Table of Contents
Fetching ...

SSL: A Self-similarity Loss for Improving Generative Image Super-resolution

Du Chen, Zhengqiang Zhang, Jie Liang, Lei Zhang

TL;DR

The paper tackles artifacts in Real-ISR produced by GANs and diffusion models by introducing a self-similarity loss (SSL) that leverages the inherent self-similarity of natural images. SSL computes a self-similarity graph (SSG) from the ground-truth image and enforces a close match with the SSG of the Real-ISR output, focusing computations on edge regions via an offline mask. Formally, the SSL combines a KL-divergence term and an L1 term between normalized SSGs: $L_{SSL} = D_{KL}(\bar{S}_{HR} || \bar{S}_{SR}) + \alpha|\bar{S}_{SR} - \bar{S}_{HR}|$ with $\alpha=1$, serving as a plug-and-play penalty for both GAN- and DM-based Real-ISR models. Across extensive experiments on diverse models and degradations, SSL consistently improves perceptual realism and reduces artifacts, demonstrating broad applicability and practical impact, with code available at the authors' repository.

Abstract

Generative adversarial networks (GAN) and generative diffusion models (DM) have been widely used in real-world image super-resolution (Real-ISR) to enhance the image perceptual quality.

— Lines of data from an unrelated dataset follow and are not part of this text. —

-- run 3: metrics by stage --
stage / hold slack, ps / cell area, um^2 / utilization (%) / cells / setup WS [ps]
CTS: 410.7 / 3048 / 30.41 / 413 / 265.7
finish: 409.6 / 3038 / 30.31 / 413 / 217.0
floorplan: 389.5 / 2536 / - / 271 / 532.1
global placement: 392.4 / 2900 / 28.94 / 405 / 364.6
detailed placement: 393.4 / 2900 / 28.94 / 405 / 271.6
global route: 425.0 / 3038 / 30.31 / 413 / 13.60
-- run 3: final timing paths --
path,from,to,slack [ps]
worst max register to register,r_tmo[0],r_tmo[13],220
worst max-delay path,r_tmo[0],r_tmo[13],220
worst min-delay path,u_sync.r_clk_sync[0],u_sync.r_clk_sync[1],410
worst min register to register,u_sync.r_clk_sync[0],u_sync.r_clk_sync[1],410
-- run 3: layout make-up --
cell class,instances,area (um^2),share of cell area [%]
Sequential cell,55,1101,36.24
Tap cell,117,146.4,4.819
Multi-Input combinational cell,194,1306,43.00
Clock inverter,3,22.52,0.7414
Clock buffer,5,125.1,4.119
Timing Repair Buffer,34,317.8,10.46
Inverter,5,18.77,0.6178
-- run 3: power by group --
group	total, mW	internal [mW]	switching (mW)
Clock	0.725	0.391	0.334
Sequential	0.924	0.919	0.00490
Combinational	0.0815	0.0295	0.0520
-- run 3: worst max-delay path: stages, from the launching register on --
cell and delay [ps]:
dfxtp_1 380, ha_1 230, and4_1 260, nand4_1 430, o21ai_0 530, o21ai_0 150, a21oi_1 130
**config.mk**
```make
export PLATFORM = sky130hd
export DESIGN_NAME = bcd_display_decoder
export DESIGN_NICKNAME = d
export VERILOG_FILES = /design/src/rtl/bcd_display_decoder.sv
export SDC_FILE = /design/constraint.sdc
export NUM_CORES = 1
export LEC_CHECK = 0
export BUFFER_PORTS_ARGS = -buffer_cell sky130_fd_sc_hd__buf_2
export CORE_MARGIN = 2
export CORE_UTILIZATION = 30
export DETAILED_ROUTE_END_ITERATION = 10
export HOLD_SLACK_MARGIN = 0.08
export PLACE_DENSITY = 0.44
export SLEW_MARGIN = 20
export SYNTH_ARGS = -nofsm -noshare
export SYNTH_HDL_FRONTEND = slang
export SYNTH_SLANG_ARGS = --single-unit
```
**constraint.sdc**
```tcl
create_clock -name clk -period 4.2 [get_ports clk]
set_input_delay 0.42 -clock clk [delete_from_list [all_inputs] [get_ports clk]]
set_output_delay 0.42 -clock clk [all_outputs]
set_load 0.02 [all_outputs]
```
**src/rtl/hs32_xmem.sv**
```systemverilog
// hs32_xmem: bridges a 32-bit word request from the memory arbiter onto a
// 16-bit asynchronous external memory bus as two strobed halfword accesses
// (low half first, then high half), then pulses done for one cycle.
// Every bus-facing output is a register so the strobes are glitch-free.
module hs32_xmem #(
  parameter int unsigned WAIT_CYCLES = 2
) (
  input  logic        clk,
  input  logic        reset_n,
  input  logic [31:0] addr,
  input  logic        rw,
  input  logic [31:0] dtw,
  output logic [31:0] dtr,
  input  logic        valid,
  output logic        done,
  output logic [31:0] ext_addr,
  input  logic [15:0] ext_din,
  output logic [15:0] ext_dout,
  output logic        ext_dout_en,
  output logic        ext_ce_n,
  output logic        ext_oe_n,
  output logic        ext_we_n,
  input  logic        ext_wait_n
);

  typedef enum logic [2:0] {
    IDLE,
    SETUP_LO,
    STRB_LO,
    SETUP_HI,
    STRB_HI,
    DONE
  } state_t;

  localparam logic [3:0] WAIT_LAST = WAIT_CYCLES[3:0];

  state_t      state;
  logic [3:0]  cnt;
  logic [31:0] base;
  logic        wr;
  logic [31:0] wdata;

  logic strobe_end;
  assign strobe_end = (cnt == WAIT_LAST) && ext_wait_n;

  // Single FSM: each transition also loads the bus outputs for the state being entered.
  always_ff @(posedge clk or negedge reset_n) begin
    if (!reset_n) begin
      state       <= IDLE;
      cnt         <= 4'd0;
      base        <= 32'd0;
      wr          <= 1'b0;
      wdata       <= 32'd0;
      dtr         <= 32'd0;
      done        <= 1'b0;
      ext_addr    <= 32'd0;
      ext_dout    <= 16'd0;
      ext_dout_en <= 1'b0;
      ext_ce_n    <= 1'b1;
      ext_oe_n    <= 1'b1;
      ext_we_n    <= 1'b1;
    end else begin
      done <= 1'b0;
      case (state)
        IDLE: begin
          if (valid) begin
            base        <= {addr[31:2], 2'b00};
            wr          <= rw;
            wdata       <= dtw;
            state       <= SETUP_LO;
            ext_ce_n    <= 1'b0;
            ext_oe_n    <= 1'b1;
            ext_we_n    <= 1'b1;
            ext_addr    <= {addr[31:2], 2'b00};
            ext_dout_en <= rw;
            ext_dout    <= rw ? dtw[15:0] : 16'h0000;
          end
        end

        SETUP_LO: begin
          state <= STRB_LO;
          cnt   <= 4'd1;
          if (wr) begin
            ext_we_n <= 1'b0;
          end else begin
            ext_oe_n <= 1'b0;
          end
        end

        STRB_LO: begin
          if (strobe_end) begin
            if (!wr) begin
              dtr[15:0] <= ext_din;
            end
            state    <= SETUP_HI;
            cnt      <= 4'd0;
            ext_oe_n <= 1'b1;
            ext_we_n <= 1'b1;
            ext_addr <= base + 32'd2;
            ext_dout <= wr ? wdata[31:16] : 16'h0000;
          end else if (cnt != WAIT_LAST) begin
            cnt <= cnt + 4'd1;
          end
        end

        SETUP_HI: begin
          state <= STRB_HI;
          cnt   <= 4'd1;
          if (wr) begin
            ext_we_n <= 1'b0;
          end else begin
            ext_oe_n <= 1'b0;
          end
        end

        STRB_HI: begin
          if (strobe_end) begin
            if (!wr) begin
              dtr[31:16] <= ext_din;
            end
            state       <= DONE;
            cnt         <= 4'd0;
            done        <= 1'b1;
            ext_ce_n    <= 1'b1;
            ext_oe_n    <= 1'b1;
            ext_we_n    <= 1'b1;
            ext_dout_en <= 1'b0;
            ext_dout    <= 16'h0000;
          end else if (cnt != WAIT_LAST) begin
            cnt <= cnt + 4'd1;
          end
        end

        DONE: begin
          state <= IDLE;
        end

        default: begin
          state <= IDLE;
        end
      endcase
    end
  end

endmodule

```
**config.mk**
```make
export PLATFORM = sky130hd
export DESIGN_NAME = hs32_xmem
export DESIGN_NICKNAME = d
export VERILOG_FILES = /design/src/rtl/hs32_xmem.sv
export SDC_FILE = /design/constraint.sdc
export NUM_CORES = 1
export LEC_CHECK = 0
export ABC_AREA = 0
export CORE_UTILIZATION = 40
export CTS_CLUSTER_SIZE = 20
export DETAILED_ROUTE_END_ITERATION = 8
export PLACE_DENSITY = 0.69
export SLEW_MARGIN = 25
export SYNTH_ARGS = -nofsm -noshare
export SYNTH_HDL_FRONTEND = slang
export SYNTH_SLANG_ARGS = --single-unit
```
**constraint.sdc**
```tcl
create_clock -name clk -period 5.13 [get_ports clk]
set_input_delay 0.7695 -clock clk [delete_from_list [all_inputs] [get_ports clk]]
set_output_delay 0.7695 -clock clk [all_outputs]
set_load 0.05 [all_outputs]
```
==> results.json <==
{
  "pwr-share-comb": 0.455,
  "pin_count": 170,
  "path_clk_slew_ps": 60,
  "antenna_found_initial": 0,
  "synth_edf_count": 0,
  "arrival_ps": 3100,
  "grt.overflow.total": 0,
  "vdd_drop_max_mv": 0.343,
  "path_class": "in2reg",
  "die_area_mm2": 0.0152,
  "post-route-period-util": 0.546,
  "ys_ff_latch": 138,
  "seq_area_frac_synth": 0.587,
  "drt_pass1_iterations": 4,
  "die_h_um": 123,
  "die_w_um": 123,
  "ctsHtreeMaxLevel": 4,
  "tightest_slew_ps": 953,
  "fin_area_mm2": 0.00830,
  "skew_ps": 7.69,
  "ant_nets": 0,
  "maxSlewHeadroom": 0.365,
  "synth_warnings": 0,
  "worstSetupEndpoint": "ext_dout[5]",
  "syn_inst": 431,
  "worstSetupEndpointType": "flip-flop",
  "clock_power_share": 0.222,
  "power_density_mw_per_mm2": 684,
  "syn_area_per_cell_um2": 13.7,
  "slew_viol_final": 0,
  "pwr-share-seq": 0.323,
  "areaGrowthSynthToFinish_pct": 41.0,
  "power.switching_mw": 2.23,
  "hp-class": "in2async",
  "core_area_mm2": 0.0141,
  "async_reset_ff_frac": 1.00,
  "p_int_mw": 3.45,
  "num_rows": 43,
  "finalSetupViolCount": 0,
  "track_usage": 0.183,
  "port-buffer-count": 166,
  "dp.cells": 756,
  "clock_latency_ps": 420,
  "gp_congestion": 0.777,
  "grt_pass1_vias": 4166,
  "drt_wl_total_um": 12900,
  "synthFlopType": "dfrtp_1",
  "post_cts_resized": 0,
  "drc": 0,
  "netlist_area_mm2": 0.00589,
  "required_ps": 5430,
  "rsz0062_at_grt": "no",
  "antennaDiodeCount": 0,
  "wl_per_cell_um": 16.4,
  "reg2reg_slack_ps": 2450,
  "crit_fanout": 19,
  "drt-initial-drc-count": 139,
  "p_leak_nw": 3.58,
  "vias_per_cell": 5.07,
  "dp_hpwl_um": 8670,
  "synth_cell_types": 43,
  "synth_nets": 518,
  "initial_core_util": 0.418,
  "fin_nets": 682,
  "startpoint": "ext_wait_n",
  "finalHoldViolCount": 0,
  "fmax_mhz": 357,
  "numCtsBuffers": 17,
  "r2r_end": "ext_dout[5]",
  "dpl-instance-area_mm2": 0.00770,
  "grt_pass1_wl_um": 20900,
  "crit_path_start_kind": "input port",
  "r2r_cells": 4,
  "tritoncts": "built",
  "status": "complete, no violations",
  "drive_gt1_frac": 0.237,
  "maxCapViolCount": 0,
  "cts_setup_buffers": 0,
  "grt_max_degree": 109,
  "ctsRootBufferMaster": "clkbuf_16",
  "tns_ps": 0,
  "vias": 3997,
  "fin_crit_ps": 2800,
  "r2r-start": "state[2]",
  "switching_share": 0.393,
  "cts_max_path_buffers": 2,
  "whs_ps": 474,
  "clock_sinks": 138,
  "instances_no_fill": 788,
  "hold_buffers": 0
}
==> cell type report <==
type / instances / area (µm²)
Inverter: 4 / 15.0
Clock inverter: 10 / 150
Sequential cell: 138 / 3460
Timing Repair Buffer: 172 / 1720
Tap cell: 180 / 225
Fill cell: 1167 / 5790
Clock buffer: 22 / 454
Multi-Input combinational cell: 262 / 2280
==> power groups by stage <==
stage               logic, mW  registers (mW)  clock network [mW]
floorplan                1.13            2.54                   0
global placement         2.54            1.82                   0
detailed placement       2.61            1.85                   0
CTS                      2.61            1.84                1.29
global route             2.76            1.90                1.34
finish                   2.58            1.84                1.26
==> kinds of logic (layout without fill, tap and decap cells) <==
| group | count (synthesis) | after routing | synth area share |
|---|---|---|---|
| flip-flops | 138 | 138 | 0.587 |
| multiplexers | 124 | 124 | 0.235 |
| AO/OA/AOI/OAI | 69 | 69 | 0.0752 |
| AND/OR/NAND/NOR | 64 | 64 | 0.0633 |
| buffers and inverters | 31 | 208 | 0.0312 |
| adder cells (fa/ha/maj) | 2 | 2 | 0.00425 |
| XOR/XNOR | 2 | 2 | 0.00298 |
| other | 1 | 1 | 0.000637 |
==> synthesized netlist by cell type, types with 3 or more instances <==
| cell type | instances | area [µm²] |
|---|---|---|
| dfrtp_1 | 135 | 3380 |
| dfstp_2 | 3 | 78.8 |
| nand2b_1 | 5 | 31.3 |
| nand2_1 | 33 | 124 |
| nor2_1 | 9 | 33.8 |
| buf_4 | 3 | 22.5 |
| mux2_2 | 87 | 980 |
| mux2_4 | 7 | 105 |
| buf_2 | 8 | 40.0 |
| o31ai_1 | 3 | 22.5 |
| buf_6 | 4 | 45.0 |
| inv_1 | 4 | 15.0 |
| clkbuf_1 | 9 | 33.8 |
| a22o_1 | 16 | 140 |
| o21ai_0 | 37 | 185 |
| mux2i_1 | 30 | 300 |
| o22ai_1 | 3 | 18.8 |
==> metrics by stage <==
stage	total power, mW	worst slack [ps]	utilization
2_1_floorplan	3.67	3060	-
3_3_place_gp	4.36	1940	0.543
3_5_place_dp	4.46	1880	0.546
4_1_cts	5.74	2320	0.589
5_1_grt	6.00	2220	0.589
6_report	5.68	2330	0.589
==> flip-flops by register name (all words and copies together), names as in the netlist <==
register / cells
wr: 1
ext_we_n: 1
ext_addr: 31
done: 1
base: 30
cnt: 4
dtr: 32
wdata: 16
ext_ce_n: 1
ext_dout_en: 1
state: 3
ext_oe_n: 1
ext_dout: 16
==> cell usage in the layout, fill, tap and decap left out, types with 3 or more instances in the layout <==
cell and n:
o21ai_0 37, nand2_1 33, clkinv_2 6, inv_1 4, nor2_1 9, mux2_4 7
clkbuf_1 4, mux2i_1 30, mux2_2 87, o22ai_1 3, clkbuf_16 17, o31ai_1 3
dfstp_2 3, nand2b_1 5, a22o_1 16, bufinv_16 4, dfrtp_1 135, clkdlybuf4s50_1 165
buf_4 4
==> worst max-delay path, stage by stage <==
cell and delay (ps):
clkdlybuf4s50_1 590, nand4bb_4 230, nor3_1 290, or3_1 790, mux2_2 420
==> worst min path at each step <==
stage | startpoint | to | slack (ps) | cells past startpoint
3_5_place_dp | ext_addr[24] | ext_addr[24] | 470 | 2
3_3_place_gp | ext_addr[25] | ext_addr[25] | 460 | 2
4_1_cts | ext_addr[24] | ext_addr[24] | 480 | 2
2_1_floorplan | reset_n | base[10] | 470 | 0
6_report | reset_n | base[21] | 470 | 1
5_1_grt | ext_addr[20] | ext_addr[20] | 510 | 2
==> metal layers <==
metal / vias to the layer above / share of wire / global-route usage
met5: - / 0 / 0
met4: 0 / 0.017 / 0.0700
met1: 2004 / 0.44 / 0.225
met3: 16 / 0.072 / 0.0683
met2: 118 / 0.48 / 0.291
li1: 1859 / - / -
No activity file was read; power rests on OpenSTA's default activity.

However, these generative models are prone to generating visual artifacts and false image structures, resulting in unnatural Real-ISR results. Based on the fact that natural images exhibit high self-similarities, i.e., a local patch can have many similar patches to it in the whole image, in this work we propose a simple yet effective self-similarity loss (SSL) to improve the performance of generative Real-ISR models, enhancing the hallucination of structural and textural details while reducing the unpleasant visual artifacts. Specifically, we compute a self-similarity graph (SSG) of the ground-truth image, and enforce the SSG of Real-ISR output to be close to it. To reduce the training cost and focus on edge areas, we generate an edge mask from the ground-truth image, and compute the SSG only on the masked pixels. The proposed SSL serves as a general plug-and-play penalty, which could be easily applied to the off-the-shelf Real-ISR models. Our experiments demonstrate that, by coupling with SSL, the performance of many state-of-the-art Real-ISR models, including those GAN and DM based ones, can be largely improved, reproducing more perceptually realistic image details and eliminating many false reconstructions and visual artifacts. Codes and supplementary material can be found at https://github.com/ChrisDud0257/SSL

SSL: A Self-similarity Loss for Improving Generative Image Super-resolution

TL;DR

The paper tackles artifacts in Real-ISR produced by GANs and diffusion models by introducing a self-similarity loss (SSL) that leverages the inherent self-similarity of natural images. SSL computes a self-similarity graph (SSG) from the ground-truth image and enforces a close match with the SSG of the Real-ISR output, focusing computations on edge regions via an offline mask. Formally, the SSL combines a KL-divergence term and an L1 term between normalized SSGs: with , serving as a plug-and-play penalty for both GAN- and DM-based Real-ISR models. Across extensive experiments on diverse models and degradations, SSL consistently improves perceptual realism and reduces artifacts, demonstrating broad applicability and practical impact, with code available at the authors' repository.

Abstract

Generative adversarial networks (GAN) and generative diffusion models (DM) have been widely used in real-world image super-resolution (Real-ISR) to enhance the image perceptual quality. However, these generative models are prone to generating visual artifacts and false image structures, resulting in unnatural Real-ISR results. Based on the fact that natural images exhibit high self-similarities, i.e., a local patch can have many similar patches to it in the whole image, in this work we propose a simple yet effective self-similarity loss (SSL) to improve the performance of generative Real-ISR models, enhancing the hallucination of structural and textural details while reducing the unpleasant visual artifacts. Specifically, we compute a self-similarity graph (SSG) of the ground-truth image, and enforce the SSG of Real-ISR output to be close to it. To reduce the training cost and focus on edge areas, we generate an edge mask from the ground-truth image, and compute the SSG only on the masked pixels. The proposed SSL serves as a general plug-and-play penalty, which could be easily applied to the off-the-shelf Real-ISR models. Our experiments demonstrate that, by coupling with SSL, the performance of many state-of-the-art Real-ISR models, including those GAN and DM based ones, can be largely improved, reproducing more perceptually realistic image details and eliminating many false reconstructions and visual artifacts. Codes and supplementary material can be found at https://github.com/ChrisDud0257/SSL
Paper Structure (11 sections, 7 equations, 5 figures, 2 tables)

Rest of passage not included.